[Start of Attachment]

$ cat src/hw/rtl/stq_pkg.sv
// Shared types and constants for the sorted timer event queue.
// Used by stq_cell and sorted_timer_event_queue_top; depends on nothing.
package stq_pkg;

    localparam int QUEUE_DEPTH = 16;
    localparam int MAX_RESULTS = 16;
    localparam int CNT_W       = $clog2(QUEUE_DEPTH + 1);
    localparam int FIRE_W      = $clog2(MAX_RESULTS);

    typedef enum logic [1:0] {
        KIND_ADD  = 2'd0,
        KIND_TICK = 2'd1,
        KIND_KILL = 2'd2,
        KIND_WIPE = 2'd3
    } kind_t;

    typedef struct packed {
        logic        [31:0] expiry;
        logic signed [15:0] table_id;
        logic        [15:0] owner_id;
    } entry_t;

    typedef enum logic [1:0] {
        CELL_HOLD    = 2'd0,
        CELL_INSERT  = 2'd1,
        CELL_POP     = 2'd2,
        CELL_COMPACT = 2'd3
    } cell_op_t;

    // Broadcast from the controller to every cell
    typedef struct packed {
        cell_op_t    op;
        logic [31:0] add_expiry;
        logic [15:0] kill_owner;
        entry_t      new_entry;
    } cell_cmd_t;

    // Passed from each cell to the next one down the chain
    typedef struct packed {
        logic keep;  // this cell is occupied and expires before the new event
        logic gap;   // a matching owner sits at or before this cell
    } cell_link_t;

endpackage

[End of Attachment]

Task objective
Find "logic [15:0] kill_owner;" in the entries above, then repeat its line and all lines after it exactly, down to the last line.

Result of this exercise
        logic [15:0] kill_owner;
        entry_t      new_entry;
    } cell_cmd_t;

    // Passed from each cell to the next one down the chain
    typedef struct packed {
        logic keep;  // this cell is occupied and expires before the new event
        logic gap;   // a matching owner sits at or before this cell
    } cell_link_t;

endpackage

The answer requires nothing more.